Books

The Remnants of Summer

Iris is sinking. As the summer of 1974 begins, she must grapple with the events that have lain dormant since the previous summer when her brother, Scott, drowned in their neighborhood lake. On her watch.
While Iris flounders with the weight of her guilt and grief, she seeks redemption from her family and yearns, in particular, to repair a strained relationship with her sister, Liz. But new developments threaten her efforts, forcing her to navigate the turbulence of the present summer while reckoning with the emotional trauma of the past.
Set in a working-class neighborhood, The Remnants of Summer is a story of how collective grief and personal guilt threaten the individuals who make up a family. As Iris sifts through the images of the past, she wrestles with waves of guilt and responsibility, acceptance and forgiveness. Surrounded by the gentle rhythms of a Michigan summer, she endeavors to rise up and become visible once again.

Advanced Praise

In this atmospheric coming of age novel, Newton explores how an unexpected death is not just an event, but a change of climate. Or it is a body of water in which family and friends are now floating unmoored, rocked by waves of heartache, guilt, and the many other forms of grief. The Michigan childhood of beaches, bicycles, and babysitting as a backdrop for loss is beautifully, achingly rendered.

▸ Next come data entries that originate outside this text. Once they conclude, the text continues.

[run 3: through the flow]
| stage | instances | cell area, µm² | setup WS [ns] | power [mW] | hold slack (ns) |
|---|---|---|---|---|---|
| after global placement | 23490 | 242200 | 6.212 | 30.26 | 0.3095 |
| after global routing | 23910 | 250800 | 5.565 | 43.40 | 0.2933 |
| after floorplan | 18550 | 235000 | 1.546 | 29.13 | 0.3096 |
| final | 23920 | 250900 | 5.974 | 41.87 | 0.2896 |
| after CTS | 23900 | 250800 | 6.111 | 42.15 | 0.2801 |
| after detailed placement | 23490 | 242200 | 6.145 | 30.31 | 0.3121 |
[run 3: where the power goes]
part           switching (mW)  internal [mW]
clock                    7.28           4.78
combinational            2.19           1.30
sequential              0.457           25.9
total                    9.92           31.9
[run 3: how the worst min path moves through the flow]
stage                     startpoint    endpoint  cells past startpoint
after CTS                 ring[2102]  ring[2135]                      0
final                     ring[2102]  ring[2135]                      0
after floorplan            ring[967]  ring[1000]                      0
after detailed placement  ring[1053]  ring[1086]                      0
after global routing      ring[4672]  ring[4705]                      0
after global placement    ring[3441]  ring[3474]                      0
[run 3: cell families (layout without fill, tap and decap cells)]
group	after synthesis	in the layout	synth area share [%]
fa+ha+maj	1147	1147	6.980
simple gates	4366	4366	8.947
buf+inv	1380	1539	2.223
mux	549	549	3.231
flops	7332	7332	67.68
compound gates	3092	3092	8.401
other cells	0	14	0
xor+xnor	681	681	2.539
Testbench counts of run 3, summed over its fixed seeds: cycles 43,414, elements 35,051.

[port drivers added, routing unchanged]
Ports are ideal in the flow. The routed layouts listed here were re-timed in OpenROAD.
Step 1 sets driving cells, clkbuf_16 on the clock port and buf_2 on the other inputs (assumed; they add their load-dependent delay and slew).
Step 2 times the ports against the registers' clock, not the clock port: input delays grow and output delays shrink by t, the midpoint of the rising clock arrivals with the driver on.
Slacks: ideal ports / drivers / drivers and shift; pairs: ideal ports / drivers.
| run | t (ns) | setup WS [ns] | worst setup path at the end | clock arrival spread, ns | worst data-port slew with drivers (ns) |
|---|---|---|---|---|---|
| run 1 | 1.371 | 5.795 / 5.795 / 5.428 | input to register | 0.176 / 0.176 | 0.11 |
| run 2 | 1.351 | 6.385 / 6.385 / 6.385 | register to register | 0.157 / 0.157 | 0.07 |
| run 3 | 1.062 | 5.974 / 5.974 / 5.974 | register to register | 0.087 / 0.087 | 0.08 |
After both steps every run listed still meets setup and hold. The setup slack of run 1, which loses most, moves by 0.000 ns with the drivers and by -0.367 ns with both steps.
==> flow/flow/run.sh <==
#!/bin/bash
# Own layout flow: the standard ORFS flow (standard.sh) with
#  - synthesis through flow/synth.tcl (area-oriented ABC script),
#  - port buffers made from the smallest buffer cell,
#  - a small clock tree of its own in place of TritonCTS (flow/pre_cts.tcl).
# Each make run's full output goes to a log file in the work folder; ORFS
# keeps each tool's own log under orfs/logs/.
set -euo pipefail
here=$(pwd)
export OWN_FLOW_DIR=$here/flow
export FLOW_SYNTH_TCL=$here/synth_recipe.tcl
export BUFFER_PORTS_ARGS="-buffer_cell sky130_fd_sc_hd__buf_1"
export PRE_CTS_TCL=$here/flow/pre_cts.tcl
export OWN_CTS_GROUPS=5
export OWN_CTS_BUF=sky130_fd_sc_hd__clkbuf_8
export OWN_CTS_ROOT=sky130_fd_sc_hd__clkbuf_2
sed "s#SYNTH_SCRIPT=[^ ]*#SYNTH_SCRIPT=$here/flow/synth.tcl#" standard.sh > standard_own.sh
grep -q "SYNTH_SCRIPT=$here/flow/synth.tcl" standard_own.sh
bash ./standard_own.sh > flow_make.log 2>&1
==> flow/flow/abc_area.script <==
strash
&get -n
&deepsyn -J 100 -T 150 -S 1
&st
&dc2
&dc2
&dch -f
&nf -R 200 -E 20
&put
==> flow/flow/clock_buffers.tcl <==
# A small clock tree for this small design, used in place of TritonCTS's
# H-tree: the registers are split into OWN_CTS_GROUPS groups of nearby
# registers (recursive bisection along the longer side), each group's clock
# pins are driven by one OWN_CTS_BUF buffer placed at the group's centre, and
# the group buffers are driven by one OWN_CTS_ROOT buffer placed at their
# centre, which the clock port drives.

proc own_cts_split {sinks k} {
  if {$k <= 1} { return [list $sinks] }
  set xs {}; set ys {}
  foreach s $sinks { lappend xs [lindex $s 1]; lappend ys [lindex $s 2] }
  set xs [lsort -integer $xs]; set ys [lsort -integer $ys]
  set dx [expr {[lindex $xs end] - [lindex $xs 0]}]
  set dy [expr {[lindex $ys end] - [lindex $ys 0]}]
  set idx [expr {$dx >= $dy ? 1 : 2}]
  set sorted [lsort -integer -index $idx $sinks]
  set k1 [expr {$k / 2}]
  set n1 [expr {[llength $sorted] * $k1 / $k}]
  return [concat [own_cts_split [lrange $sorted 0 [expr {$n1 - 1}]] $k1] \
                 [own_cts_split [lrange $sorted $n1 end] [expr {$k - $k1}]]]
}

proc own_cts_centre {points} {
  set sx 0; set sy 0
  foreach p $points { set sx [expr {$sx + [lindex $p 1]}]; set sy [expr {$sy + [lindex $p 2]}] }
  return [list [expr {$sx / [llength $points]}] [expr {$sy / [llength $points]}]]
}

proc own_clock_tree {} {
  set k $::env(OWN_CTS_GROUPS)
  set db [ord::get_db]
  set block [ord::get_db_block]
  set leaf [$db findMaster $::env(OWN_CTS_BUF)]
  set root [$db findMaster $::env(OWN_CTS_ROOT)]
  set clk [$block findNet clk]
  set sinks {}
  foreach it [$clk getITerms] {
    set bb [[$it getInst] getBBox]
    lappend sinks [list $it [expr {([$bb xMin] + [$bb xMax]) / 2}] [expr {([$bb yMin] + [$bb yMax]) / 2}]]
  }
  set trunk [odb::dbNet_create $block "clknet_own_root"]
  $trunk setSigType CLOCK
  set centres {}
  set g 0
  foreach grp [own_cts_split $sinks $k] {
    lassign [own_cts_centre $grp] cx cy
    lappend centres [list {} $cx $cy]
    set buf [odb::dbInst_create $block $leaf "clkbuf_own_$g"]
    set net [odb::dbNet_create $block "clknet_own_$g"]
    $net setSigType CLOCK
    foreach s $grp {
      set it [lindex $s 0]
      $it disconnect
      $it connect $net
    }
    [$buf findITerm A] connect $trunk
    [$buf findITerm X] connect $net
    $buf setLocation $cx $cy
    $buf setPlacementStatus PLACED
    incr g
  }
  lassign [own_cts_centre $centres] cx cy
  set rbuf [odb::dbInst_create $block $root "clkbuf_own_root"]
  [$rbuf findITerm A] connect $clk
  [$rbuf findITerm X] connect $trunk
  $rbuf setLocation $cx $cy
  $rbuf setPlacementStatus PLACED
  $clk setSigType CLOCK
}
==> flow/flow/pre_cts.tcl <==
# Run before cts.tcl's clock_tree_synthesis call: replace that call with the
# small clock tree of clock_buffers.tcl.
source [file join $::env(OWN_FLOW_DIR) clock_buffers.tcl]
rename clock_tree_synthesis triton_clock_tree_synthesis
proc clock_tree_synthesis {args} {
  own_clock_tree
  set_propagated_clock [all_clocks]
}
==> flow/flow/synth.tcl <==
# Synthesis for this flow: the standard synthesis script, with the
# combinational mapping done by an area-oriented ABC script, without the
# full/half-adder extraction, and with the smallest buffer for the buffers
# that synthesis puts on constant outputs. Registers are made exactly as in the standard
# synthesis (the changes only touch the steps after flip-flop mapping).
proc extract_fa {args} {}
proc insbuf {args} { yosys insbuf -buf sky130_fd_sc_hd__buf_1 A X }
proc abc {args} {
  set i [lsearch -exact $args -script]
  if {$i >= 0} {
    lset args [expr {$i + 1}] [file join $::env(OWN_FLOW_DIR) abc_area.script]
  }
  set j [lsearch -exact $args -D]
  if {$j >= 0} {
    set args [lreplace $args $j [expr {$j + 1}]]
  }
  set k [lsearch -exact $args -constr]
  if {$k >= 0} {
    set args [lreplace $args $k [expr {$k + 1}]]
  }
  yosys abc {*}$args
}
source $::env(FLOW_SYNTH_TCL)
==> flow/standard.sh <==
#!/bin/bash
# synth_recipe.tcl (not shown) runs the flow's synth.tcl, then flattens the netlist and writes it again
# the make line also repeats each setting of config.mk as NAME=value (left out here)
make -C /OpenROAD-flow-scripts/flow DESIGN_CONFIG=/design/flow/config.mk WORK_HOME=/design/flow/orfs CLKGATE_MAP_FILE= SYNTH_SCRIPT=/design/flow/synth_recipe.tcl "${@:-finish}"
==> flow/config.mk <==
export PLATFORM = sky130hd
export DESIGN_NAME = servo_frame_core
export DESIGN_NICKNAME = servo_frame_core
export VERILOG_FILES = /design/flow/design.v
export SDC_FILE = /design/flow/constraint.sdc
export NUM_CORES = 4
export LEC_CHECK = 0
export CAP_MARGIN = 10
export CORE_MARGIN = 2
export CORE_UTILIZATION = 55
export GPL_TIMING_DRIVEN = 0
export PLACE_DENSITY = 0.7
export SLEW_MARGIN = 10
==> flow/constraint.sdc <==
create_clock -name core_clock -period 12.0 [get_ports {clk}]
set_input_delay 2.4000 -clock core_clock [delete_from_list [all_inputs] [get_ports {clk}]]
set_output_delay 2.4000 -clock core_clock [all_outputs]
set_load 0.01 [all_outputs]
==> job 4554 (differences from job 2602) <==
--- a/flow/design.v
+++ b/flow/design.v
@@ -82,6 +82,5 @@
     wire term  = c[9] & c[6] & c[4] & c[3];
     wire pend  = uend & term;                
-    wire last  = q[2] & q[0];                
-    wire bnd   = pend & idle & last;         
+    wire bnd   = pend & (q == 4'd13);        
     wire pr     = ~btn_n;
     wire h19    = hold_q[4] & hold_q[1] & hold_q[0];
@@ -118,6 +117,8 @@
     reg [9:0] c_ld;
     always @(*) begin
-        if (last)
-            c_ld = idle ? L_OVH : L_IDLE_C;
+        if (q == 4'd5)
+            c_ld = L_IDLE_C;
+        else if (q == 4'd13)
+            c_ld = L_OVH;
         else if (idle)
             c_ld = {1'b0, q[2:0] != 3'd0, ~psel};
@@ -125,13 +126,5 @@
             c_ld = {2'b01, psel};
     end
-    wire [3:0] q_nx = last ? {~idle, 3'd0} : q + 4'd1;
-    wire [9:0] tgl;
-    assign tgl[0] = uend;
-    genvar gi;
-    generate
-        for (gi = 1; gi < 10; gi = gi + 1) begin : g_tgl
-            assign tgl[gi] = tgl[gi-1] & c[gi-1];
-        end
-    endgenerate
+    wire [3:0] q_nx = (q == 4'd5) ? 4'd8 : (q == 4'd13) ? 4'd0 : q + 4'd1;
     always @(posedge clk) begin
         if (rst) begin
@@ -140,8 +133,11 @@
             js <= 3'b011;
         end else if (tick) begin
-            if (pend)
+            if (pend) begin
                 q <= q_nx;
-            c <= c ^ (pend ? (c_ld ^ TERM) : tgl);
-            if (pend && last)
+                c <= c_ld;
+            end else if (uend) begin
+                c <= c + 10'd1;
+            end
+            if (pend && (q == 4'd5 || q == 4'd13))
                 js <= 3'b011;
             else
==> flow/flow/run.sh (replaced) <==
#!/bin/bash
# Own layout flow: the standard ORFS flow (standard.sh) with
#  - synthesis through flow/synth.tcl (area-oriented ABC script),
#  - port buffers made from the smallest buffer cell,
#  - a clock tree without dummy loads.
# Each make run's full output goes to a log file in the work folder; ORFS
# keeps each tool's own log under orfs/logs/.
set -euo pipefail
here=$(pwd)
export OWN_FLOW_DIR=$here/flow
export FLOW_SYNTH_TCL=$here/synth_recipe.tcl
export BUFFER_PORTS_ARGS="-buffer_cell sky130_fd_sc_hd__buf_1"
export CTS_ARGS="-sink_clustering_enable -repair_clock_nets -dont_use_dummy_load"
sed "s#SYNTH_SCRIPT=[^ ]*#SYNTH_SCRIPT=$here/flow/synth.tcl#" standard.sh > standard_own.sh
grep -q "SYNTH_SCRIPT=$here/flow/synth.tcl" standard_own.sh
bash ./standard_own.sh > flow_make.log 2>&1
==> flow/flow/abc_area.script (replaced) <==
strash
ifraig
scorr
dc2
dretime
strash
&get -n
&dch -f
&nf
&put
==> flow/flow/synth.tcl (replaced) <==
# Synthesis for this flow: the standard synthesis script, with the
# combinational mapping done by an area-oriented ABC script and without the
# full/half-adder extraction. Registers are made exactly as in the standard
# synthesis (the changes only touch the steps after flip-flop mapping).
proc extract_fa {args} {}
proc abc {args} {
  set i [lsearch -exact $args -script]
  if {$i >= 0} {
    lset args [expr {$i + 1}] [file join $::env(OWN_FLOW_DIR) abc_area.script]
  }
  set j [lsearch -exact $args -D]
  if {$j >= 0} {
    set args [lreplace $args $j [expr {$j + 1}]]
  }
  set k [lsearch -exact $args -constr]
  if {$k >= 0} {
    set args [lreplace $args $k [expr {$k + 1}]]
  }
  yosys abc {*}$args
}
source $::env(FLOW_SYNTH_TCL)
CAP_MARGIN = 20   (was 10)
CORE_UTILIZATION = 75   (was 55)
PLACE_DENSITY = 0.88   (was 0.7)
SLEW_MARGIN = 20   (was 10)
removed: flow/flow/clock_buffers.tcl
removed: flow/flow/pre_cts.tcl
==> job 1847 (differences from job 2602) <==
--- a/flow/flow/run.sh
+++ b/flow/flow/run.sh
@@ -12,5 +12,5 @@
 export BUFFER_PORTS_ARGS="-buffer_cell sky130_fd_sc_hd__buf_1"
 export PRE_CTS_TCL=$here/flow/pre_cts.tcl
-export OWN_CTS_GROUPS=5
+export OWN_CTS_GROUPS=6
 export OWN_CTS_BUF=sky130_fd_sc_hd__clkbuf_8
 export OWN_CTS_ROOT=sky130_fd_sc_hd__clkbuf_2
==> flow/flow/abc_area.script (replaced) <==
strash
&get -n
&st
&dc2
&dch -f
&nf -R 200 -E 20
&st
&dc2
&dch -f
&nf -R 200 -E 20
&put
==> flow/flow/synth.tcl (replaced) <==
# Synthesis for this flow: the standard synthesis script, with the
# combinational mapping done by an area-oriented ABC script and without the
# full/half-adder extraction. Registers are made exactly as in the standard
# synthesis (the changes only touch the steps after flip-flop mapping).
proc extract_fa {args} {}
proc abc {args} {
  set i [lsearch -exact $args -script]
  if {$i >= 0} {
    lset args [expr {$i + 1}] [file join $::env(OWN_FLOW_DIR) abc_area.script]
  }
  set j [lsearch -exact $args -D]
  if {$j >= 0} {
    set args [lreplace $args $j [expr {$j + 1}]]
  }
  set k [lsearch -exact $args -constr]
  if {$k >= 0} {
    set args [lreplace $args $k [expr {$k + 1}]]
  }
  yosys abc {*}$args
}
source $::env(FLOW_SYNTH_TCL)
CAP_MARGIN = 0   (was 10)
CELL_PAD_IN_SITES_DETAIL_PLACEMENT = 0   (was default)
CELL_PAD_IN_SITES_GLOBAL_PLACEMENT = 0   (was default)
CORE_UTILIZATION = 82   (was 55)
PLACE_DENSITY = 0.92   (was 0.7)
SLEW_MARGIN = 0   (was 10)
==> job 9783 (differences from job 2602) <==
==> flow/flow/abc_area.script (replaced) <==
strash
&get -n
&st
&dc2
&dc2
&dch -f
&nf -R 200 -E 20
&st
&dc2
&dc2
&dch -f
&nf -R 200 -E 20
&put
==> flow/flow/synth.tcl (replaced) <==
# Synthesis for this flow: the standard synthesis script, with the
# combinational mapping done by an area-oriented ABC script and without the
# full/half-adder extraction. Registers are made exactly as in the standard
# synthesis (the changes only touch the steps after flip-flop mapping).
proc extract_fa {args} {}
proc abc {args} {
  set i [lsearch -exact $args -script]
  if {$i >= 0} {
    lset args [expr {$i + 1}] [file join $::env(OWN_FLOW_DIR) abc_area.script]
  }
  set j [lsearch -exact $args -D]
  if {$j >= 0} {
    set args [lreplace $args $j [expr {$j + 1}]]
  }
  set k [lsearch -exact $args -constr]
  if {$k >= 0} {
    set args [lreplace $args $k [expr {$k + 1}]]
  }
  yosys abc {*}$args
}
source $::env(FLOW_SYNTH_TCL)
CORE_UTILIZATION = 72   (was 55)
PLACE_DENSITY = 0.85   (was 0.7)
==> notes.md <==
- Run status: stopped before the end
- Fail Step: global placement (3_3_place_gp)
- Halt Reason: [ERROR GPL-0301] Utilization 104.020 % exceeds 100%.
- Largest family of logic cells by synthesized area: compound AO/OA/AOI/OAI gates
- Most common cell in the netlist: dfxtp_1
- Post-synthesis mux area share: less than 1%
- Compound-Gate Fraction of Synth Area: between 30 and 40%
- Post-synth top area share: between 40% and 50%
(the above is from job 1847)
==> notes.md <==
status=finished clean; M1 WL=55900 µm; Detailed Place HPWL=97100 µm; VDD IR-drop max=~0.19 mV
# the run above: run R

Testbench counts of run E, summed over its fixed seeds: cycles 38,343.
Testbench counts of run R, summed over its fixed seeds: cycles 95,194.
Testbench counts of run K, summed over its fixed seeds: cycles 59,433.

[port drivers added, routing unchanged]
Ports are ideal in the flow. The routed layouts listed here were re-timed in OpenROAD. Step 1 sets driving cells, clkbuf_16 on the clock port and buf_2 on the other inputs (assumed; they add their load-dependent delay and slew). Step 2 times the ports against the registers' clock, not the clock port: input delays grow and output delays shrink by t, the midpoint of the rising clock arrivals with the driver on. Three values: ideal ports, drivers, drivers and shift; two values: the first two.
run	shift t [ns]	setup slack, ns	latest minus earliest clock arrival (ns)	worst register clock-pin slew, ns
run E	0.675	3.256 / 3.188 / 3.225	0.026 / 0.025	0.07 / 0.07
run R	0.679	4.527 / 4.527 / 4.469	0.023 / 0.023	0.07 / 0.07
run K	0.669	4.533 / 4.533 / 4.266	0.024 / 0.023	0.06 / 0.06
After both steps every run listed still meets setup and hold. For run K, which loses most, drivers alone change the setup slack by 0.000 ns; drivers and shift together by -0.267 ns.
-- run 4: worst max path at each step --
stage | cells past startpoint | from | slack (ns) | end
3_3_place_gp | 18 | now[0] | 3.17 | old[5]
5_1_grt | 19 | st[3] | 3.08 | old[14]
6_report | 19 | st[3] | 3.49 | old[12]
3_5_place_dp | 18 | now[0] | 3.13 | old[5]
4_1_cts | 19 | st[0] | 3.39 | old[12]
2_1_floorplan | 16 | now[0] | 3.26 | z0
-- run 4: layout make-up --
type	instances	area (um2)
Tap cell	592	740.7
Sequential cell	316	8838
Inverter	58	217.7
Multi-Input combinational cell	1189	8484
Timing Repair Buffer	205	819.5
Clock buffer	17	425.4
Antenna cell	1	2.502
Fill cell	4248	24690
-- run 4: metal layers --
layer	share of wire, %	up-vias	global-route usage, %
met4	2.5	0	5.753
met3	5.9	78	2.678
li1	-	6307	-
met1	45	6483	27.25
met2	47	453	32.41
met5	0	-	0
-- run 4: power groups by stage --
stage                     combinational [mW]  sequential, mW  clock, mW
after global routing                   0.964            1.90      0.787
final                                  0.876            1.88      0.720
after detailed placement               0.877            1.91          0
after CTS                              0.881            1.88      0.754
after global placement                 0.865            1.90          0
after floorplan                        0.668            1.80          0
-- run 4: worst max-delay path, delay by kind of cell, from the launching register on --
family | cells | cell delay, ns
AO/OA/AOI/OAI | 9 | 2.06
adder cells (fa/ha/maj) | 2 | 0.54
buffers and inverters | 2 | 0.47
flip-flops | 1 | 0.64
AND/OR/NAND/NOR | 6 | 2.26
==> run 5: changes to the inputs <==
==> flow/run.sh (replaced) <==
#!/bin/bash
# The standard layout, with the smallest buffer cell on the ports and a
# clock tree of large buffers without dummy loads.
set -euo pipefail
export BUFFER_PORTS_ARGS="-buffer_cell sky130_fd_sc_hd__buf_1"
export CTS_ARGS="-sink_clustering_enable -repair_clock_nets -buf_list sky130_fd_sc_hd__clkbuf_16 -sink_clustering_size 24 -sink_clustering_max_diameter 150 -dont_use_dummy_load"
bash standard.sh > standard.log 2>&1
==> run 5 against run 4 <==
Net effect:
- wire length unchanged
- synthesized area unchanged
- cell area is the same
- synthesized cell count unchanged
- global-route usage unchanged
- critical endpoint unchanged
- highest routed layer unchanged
Context: an optimization exercise on an open-source flow, tuned for small area. The choices shown serve that exercise and are no tape-out recipe.
Only simulation tests tie the RTL to the original design; equivalence was not proved.
Power is estimated from default activity; no workload was simulated.

[design/flow/config.mk]
export PLATFORM = sky130hd
export DESIGN_NAME = gfte
export DESIGN_NICKNAME = gfte
export VERILOG_FILES = /design/flow/design.v
export SDC_FILE = /design/flow/constraint.sdc
export NUM_CORES = 8
export LEC_CHECK = 0
export CAP_MARGIN = 20
export CORE_MARGIN = 2
export CORE_UTILIZATION = 20
export PLACE_DENSITY = 0.4
export SLEW_MARGIN = 20
[design/flow/constraint.sdc]
create_clock -name core_clock -period 25.0 [get_ports {clk}]
set_input_delay 5.0000 -clock core_clock [delete_from_list [all_inputs] [get_ports {clk}]]
set_output_delay 5.0000 -clock core_clock [all_outputs]
set_load 0.01 [all_outputs]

-Bonnie Jo Campbell, author of Q Road, American Salvage,
a National Book Award Finalist, and Once Upon a River, now a motion picture

Set in a moment in American life as fleeting and moving as a perfect June day, THE REMNANTS OF SUMMER is a tender story of grief, guilt, and growing up. Dawn Newton’s novel exposes the pain in one 1970s lakefront community then digs deeper to show the strength underneath. 

-Julia Phillips, author of Disappearing Earth, a National Book Award Finalist and New York Times Top Ten Book of 2019


Winded: A Memoir in Four Stages

When Dawn Newton, an adjunct professor and mother of three, gets a terminal lung cancer diagnosis, the path forward appears rutted. The Great Recession has left her exhausted and juggling multiple jobs. Then she learns of her cancer’s mutation. She can take a pill each day to live longer.

Fifteen months into survival, she feels overwhelmed by the effort of staying alive. She longs to embrace moments and display gratitude yet can’t find words to articulate her needs. Regardless of any control she exerts over her body’s frailties, her emotional life asserts its own disruptive trajectory. Even as she labors to anchor herself to the love of family, she faces a blasphemous question: “If no cure is available, and death lurks around the next corner, is more time really worth it?”

In Winded, Newton describes life with terminal disease, exploring dark crevices of the psyche as she tries to assess the value of a life. The final lessons she imparts to her family may not be about resilience but about illuminating vulnerability and embracing the imperfect.